Study design and setting

This study is a cross-sectional study, and data were obtained from the department of physical medicine and rehabilitation at a regional hospital from February 1, 2013 to September 30, 2015. The protocol of the study was approved by a local institutional review board, and the clinical trial was registered at the ClinicalTrials.gov registration website (identifiers: NCT03266224).

Sample size calculation

The purpose of the study was to identify whether the measurements of the SCM sonograms via image analysis were correlated to the cervical PROM in infants with CMT, so a correlation ρ1 of 0.75 indicating strong linear relationship was used to estimate a priori sample size. The minimum of 11 subjects were required for each parameter analyzed to achieve 80% power with the significance level set at p < 0.05 in the two-tailed test using G*Power 3.1.9.2.

Participants

Infants suspected of having wryneck at the time of the first diagnosis were screened in the regional hospital. The inclusion criteria were (1) infants with congenital muscular torticollis and (2) age < 12 months at diagnosis. Exclusion criteria were (1) wryneck caused by other known problems, including strabismus, trauma, neurogenic problems, congenital malformation, or bony deformity (e.g., hemivertebrae of the cervical spine), (2) ultrasonographically normal SCM muscles of both sides, or (3) either difference between both sides or a deficit in cervical PROM ≤ 5°. Infants whose parents signed informed consent approved by the local institutional review board were enrolled.

Demographics and clinical data

Basic characteristics, including gender, age at diagnosis, and side of wryneck, were collected in a survey questionnaire. Other variables that may affect the ultrasonography of the SCM muscle were also obtained in the questionnaire, such as birth weight, gestational age, neck mass, plagiocephaly, and facial asymmetry.

Cervical passive range of motion measurement

The cervical PROM, the primary outcome measure, of the infant lying in the supine position on a therapy table with the shoulders stabilized and the head in the cervical neutral position was measured with an arthrodial protractor. Because the lateral flexion and rotation of neck had sufficient intra-rater reliability (0.87–0.97) and fair to good criterion validity (0.74–0.90) [20], and the construct validity for severity of CMT [11], [21], [22], [23] was also existed, only lateral flexion and rotation were measured in the study. In the study, the rotation of cervical ROM for AS was defined as rotation of cervical ROM toward to AS, but the lateral flexion of cervical ROM for AS was measured by lateral flexion of cervical ROM toward to UAS. The head of the infant was gently rotated to the UAS and then rotated to the AS, ending at the first palpable sign of resistance or at normal degrees. After the rotations, lateral flexion was measured starting with the AS to avoid irritating the infant.
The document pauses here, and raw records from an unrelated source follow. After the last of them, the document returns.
==> run a <==
==> flow/design.v <==
module shifter(in, shift, out);
  input [15:0] in;
  input [1:0] shift;
  output reg [15:0] out;
  always @(*) begin
    case(shift)
      2'b00: out = in;   
      2'b01: out = in << 1;   
      2'b10: out = in >> 1;   
      2'b11: out = {in[15], in[15:1]};   
      default: out = {16{1'bx}};    
    endcase
  end
endmodule
module ALU(ain, bin, alu_op, out, status);
  input [15:0] ain, bin;
  input [1:0] alu_op;
  output [15:0] out;
  output [2:0] status;
  ALU_result result(ain, bin, alu_op, out);  
  ALU_status result_status(ain, bin, out, status);  
endmodule
module ALU_result(ain, bin, alu_op, out);
  input [15:0] ain, bin;
  input [1:0] alu_op;
  output reg [15:0] out;
  always @(*) begin
    case(alu_op)
      2'b00: out = ain + bin;   
      2'b01: out = ain - bin;   
      2'b10: out = ain & bin;   
      2'b11: out = ~bin;        
      default: out = {16{1'bx}};   
    endcase
  end
endmodule
module ALU_status(ain, bin, alu_result, status);
  input [15:0] ain, bin, alu_result;
  output [2:0] status;
  assign status = {ain[15] & bin[15] & ~alu_result[15],   
                   alu_result[15],         
                   alu_result == 16'b0};   
endmodule
module Load_enabled_register(clk, load, in, out);
  parameter width = 16;  
  input clk, load;
  input [width-1:0] in;
  output [width-1:0] out; 
  reg [width-1:0] out;  
  wire[width-1:0] next_out = load ? in : out;
  always @(posedge clk) begin
    out <= next_out;   
  end
endmodule
module Decoder(in, out);
  parameter in_width = 3;
  parameter out_width = 8;
  input [in_width-1:0] in;
  output [out_width-1:0] out;
  wire [out_width-1:0] out = 1 << in; 
endmodule
module MUX_2in_binary(in1, in0, select, out);
  parameter width = 16;   
  input [width-1:0] in1, in0;
  input select;
  output reg [width-1:0] out;
  always @(*) begin
    case(select)
      1'b0: out = in0;
      1'b1: out = in1;
      default: out = {width{1'bx}};   
    endcase
  end
endmodule
## run 1
## adpll_ctr
module adpll_ctr
   (
    input                     rst,
    input                     clk,
    input                     valid,
    input [5-1:0] address,
    input [26-1:0] wdata,
    input                     wstrb,
    output [1:0]              rdata,
    output reg                ready,
    input                     data_mod,  
    output                    dco_pd,
    output reg [1:0]          dco_osc_gain,
    output [4:0]              dco_c_l_rall,
    output [4:0]              dco_c_l_row,
    output [4:0]              dco_c_l_col,
    output [15:0]             dco_c_m_rall,
    output [15:0]             dco_c_m_row,
    output [15:0]             dco_c_m_col,
    output [15:0]             dco_c_s_rall,
    output [15:0]             dco_c_s_row,
    output [15:0]             dco_c_s_col,
    output                    tdc_pd,
    output                    tdc_pd_inj,
    output reg [2:0]          tdc_ctr_freq,
    input [6:0]               tdc_ripple_count,
    input [15:0]              tdc_phase
    );
   always @(posedge clk, posedge rst) begin
     if (rst)
       ready <= 1'b0;
     else
       ready <= valid;
   end
   reg                        rst_soft;
   reg [26-1:0]            FCW;
   reg [1:0]                  adpll_mode;
   reg                        en;
   reg [3:0]                  alpha_l;
   reg [3:0]                  alpha_m;
   reg [3:0]                  alpha_s_rx;
   reg [3:0]                  alpha_s_tx;
   reg [3:0]                  beta;
   reg [2:0]                  lambda_rx;
   reg [2:0]                  lambda_tx;
   reg [1:0]                  iir_n_rx;
   reg [1:0]                  iir_n_tx;
   reg [4:0]                  FCW_mod;
   reg signed [4:0]           dco_c_l_word_test;
   reg signed [7:0]           dco_c_m_word_test;
   reg signed [7:0]           dco_c_s_word_test;
   reg                        dco_pd_test;
   reg                        tdc_pd_test;
   reg                        tdc_pd_inj_test;
  ...
export LEC_CHECK = 0
export CAP_MARGIN = 20
export CORE_MARGIN = 2
export CORE_UTILIZATION = 68
export CTS_CLUSTER_DIAMETER = 269
export HOLD_SLACK_MARGIN = -0.08
export MAX_ROUTING_LAYER = met4
export PLACE_DENSITY = 0.6
export SETUP_SLACK_MARGIN = 5.0
export SLEW_MARGIN = 20
create_clock -name core_clock -period 36.6 [get_ports {clk}]
run.sh (not shown) runs the stock make flow with config.mk's settings and CLKGATE_MAP_FILE=.
Run 1 | stages: all done | timing, DRC, antenna: all pass
## Diff of input files: run 2 against run 1
# run 1
export LEC_CHECK = 0
export CAP_MARGIN = 20
export CORE_MARGIN = 2
export CORE_UTILIZATION = 68
export CTS_CLUSTER_DIAMETER = 269
export HOLD_SLACK_MARGIN = -0.08
export MAX_ROUTING_LAYER = met4
export PLACE_DENSITY = 0.6
export SETUP_SLACK_MARGIN = 5.0
export SLEW_MARGIN = 20
create_clock -name core_clock -period 36.6 [get_ports {clk}]
# run 2
export LEC_CHECK = 0
export CAP_MARGIN = 20
export CORE_MARGIN = 2
export CORE_UTILIZATION = 71
export CTS_CLUSTER_DIAMETER = 255
export MAX_ROUTING_LAYER = met4
export PLACE_DENSITY = 0.6
export SETUP_SLACK_MARGIN = 5.0
export SLEW_MARGIN = 20
create_clock -name core_clock -period 40.0 [get_ports {clk}]
Findings:
- Run 2 did not finish; the tool stopped in global routing (5_1_grt) with error GRT-0229.
- On worst-case setup slack after placement, the lower figure sits with run 2, not run 1.
- Comparing run 1 and run 2, the higher floorplan die area was measured on run 1.
- Looking at cell count after placement, run 2 sits 204 lower than run 1 does.
- When the final numbers for run 1 and run 2 were put side by side, the count of instances resized after the clock tree is built turned out to be greater in run 2.
- Where placeable core region is concerned, run 1 is outperformed by run 2.
Relative to run 2, the following input files were edited for run 3:
# run 2
export LEC_CHECK = 0
export CAP_MARGIN = 20
export CORE_MARGIN = 2
export CORE_UTILIZATION = 71
export CTS_CLUSTER_DIAMETER = 255
export MAX_ROUTING_LAYER = met4
export PLACE_DENSITY = 0.6
export SETUP_SLACK_MARGIN = 5.0
export SLEW_MARGIN = 20
create_clock -name core_clock -period 40.0 [get_ports {clk}]
# run 3
export LEC_CHECK = 0
export CAP_MARGIN = 20
export CORE_MARGIN = 2
export CORE_UTILIZATION = 10
export PLACE_DENSITY = 0.6
export SLEW_MARGIN = 20
create_clock -name core_clock -period 58.8 [get_ports {clk}]
[summary]
Summary of run 2 and run 3: one run falls short of a clean finish, namely run 2.
Run 2 never completed; the flow aborted with a tool error in global routing (5_1_grt).
Comparing run 2 against run 3, there is no change at all in hold-fix buffer count after cts.
Run 2 and run 3 ended up with nearly the same area after synthesis.
Summary — placer congestion estimate, run 3 relative to run 2: lower, by about 13%.
Setup changes, run 3 to run 4
# run 3
export LEC_CHECK = 0
export CAP_MARGIN = 20
export CORE_MARGIN = 2
export CORE_UTILIZATION = 10
export PLACE_DENSITY = 0.6
export SLEW_MARGIN = 20
create_clock -name core_clock -period 58.8 [get_ports {clk}]
# run 4
export LEC_CHECK = 0
export CAP_MARGIN = 20
export CORE_MARGIN = 2
export CORE_UTILIZATION = 35
export PLACE_DENSITY = 0.6
export SLEW_MARGIN = 20
create_clock -name core_clock -period 39.3 [get_ports {clk}]
Results
Compared to run 3, run 4 shows a narrower setup margin.
Path depth of the worst reg2reg path (lower): run 3
Run 3 → run 4: worst-margin pin slew rose by 0.039 ns; routing usage on met2 +27 points.
diff inputs: run 4 => run 5
# run 4
export LEC_CHECK = 0
export CAP_MARGIN = 20
export CORE_MARGIN = 2
export CORE_UTILIZATION = 35
export PLACE_DENSITY = 0.6
export SLEW_MARGIN = 20
create_clock -name core_clock -period 39.3 [get_ports {clk}]
# run 5
export LEC_CHECK = 0
export ABC_AREA = 1
export CAP_MARGIN = 20
export CORE_MARGIN = 2
export CORE_UTILIZATION = 58
export CTS_CLUSTER_DIAMETER = 323
export PLACE_DENSITY = 0.6
export SLEW_MARGIN = 20
export TNS_END_PERCENT = 5
create_clock -name core_clock -period 25.4 [get_ports {clk}]
[summary]
Run 5 ran in full, but the layout does not pass; the checks complain about setup timing.
Run 5 against run 4: cell count increased by 781 relative to the old numbers; non-clock buffer count climbed 834.
In the reports for run 4 and run 5, the smaller count of cells resized by post-cts repair belongs to run 4.
Relative to run 4, xor-xnor portion of the synthesized cell area has decreased by 0.67 points in run 5.
The worst setup margin number comes out lower for run 5 vs run 4.
Compared with run 4, run 5 ends up with a larger final cell area.
Run 5 ends up with higher relative area change from synthesis to final layout than run 4 does.
## Diff of input files: run 6 against run 5
# run 5
export LEC_CHECK = 0
export ABC_AREA = 1
export CAP_MARGIN = 20
export CORE_MARGIN = 2
export CORE_UTILIZATION = 58
export CTS_CLUSTER_DIAMETER = 323
export PLACE_DENSITY = 0.6
export SLEW_MARGIN = 20
export TNS_END_PERCENT = 5
create_clock -name core_clock -period 25.4 [get_ports {clk}]
# run 6
export LEC_CHECK = 0
export CAP_MARGIN = 20
export CORE_MARGIN = 2
export CORE_UTILIZATION = 65
export SLEW_MARGIN = 20
export TNS_END_PERCENT = 5
create_clock -name core_clock -period 27.4 [get_ports {clk}]
==> results <==
Run 6 terminated abnormally: global routing (5_1_grt) reported GRT-0232. Final weighted congestion of routability-driven global placement of run 6 exceeds that of run 5 by a few percent. Reported for run 6 and run 5, I/O pin count turned out identical to the last digit. Compared with run 5, run 6 shows a area of the chip that is about 4% lower. In the metrics for run 6 and run 5, the one carrying the lower arithmetic-cell share of the synthesized area counting full adders, half adders and majority gates is run 6.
The cervical PROM for lateral flexion of 70° was used as the normal reference [24], but rotation of 90° was used instead although an excellent value of 110° could be reached. Cervical neutral was maintained for the measurement through the range. If the infant got irritated, the measurement would be paused until the infant calmed down. A squeaky toy would be played if needed. There were two well-experienced physiotherapists participating in the study, and one infant was evaluated only by one physiotherapist three times according the above standard procedure. Mean value was used for the following statistics.

Sonographic examination

At the time of enrollment, each side of the infant's SCM muscle with head slightly rotated to the opposite side was examined in the supine position using a LOGIQ® 9 (General Electric Company, Milwaukee, Wisconsin, USA) with a 14-MHz linear-array transducer for comparison of the lesion side and sound side. A large amount of ultrasound transmission gel was used to let waves transmit directly to tissues beneath and to minimize pressure on the neck. The transducer aligned to the long axis of the neck was gently placed in contact with the skin of the neck and then moved to search the lesion part of the SCM muscle. When the lesion part was positioned, the transducer was rotated 90° then, and the largest cross-section was captured. If no lesion part was found, the largest cross-section was captured at the middle part of the SCM muscle. The sound side was then examined according the above procedure. If the infant was tense and uncooperative, the scanning was paused. A squeaky toy was played to make the infant calm down if needed. There were four well-experienced physicians participating in the study, and one infant was examined only by one physician according the above standard procedure.

Image analysis

The sonogram of the SCM muscle was analyzed with ImageJ 1.46r (National Institute of Health, Bethesda, Maryland, USA). The region of interest on the sonograms was selected via the freehand method and is shown in Fig. 1. The area, both max and min Feret's diameters, and mean gray value were set and automatically recorded after image analysis. The area and max and min Feret's diameters were measured in pixels on the original image. Thus, dividing by the pixels of one centimeter or one square centimeter on each sonogram, the unit of the max and min Feret's diameters was converted to centimeters, and that of the area was converted to square centimeters. In addition, the sonograms were grayscale images, and the mean gray value was measured from 0 to 255 in the image analysis software where zero was designated black and 255 was designated white. Therefore, the mean gray value was divided by 255 and then converted to a percentage. In this study, zero percent was designated black, and 100% was designated white and indicated the brightness of the echogenicity on the sonogram. Additionally, the maximal anterior-posterior diameter, the muscular thickness, was measured via the straight line method. Then, the muscular width aligned perpendicularly to the muscular thickness was measured, too. All sonograms of the infants were measured two times with 2-week interval by two trained assistants according the above standard procedure.
Fig. 1

The region of interest in transverse SCM sonograms of the infant with right-sided CMT in the study. Illustrations of (A) left side and (B) right side both showed max and min Feret's diameters after image analysis [17]. The region of interest on the sonograms was selected via the freehand method.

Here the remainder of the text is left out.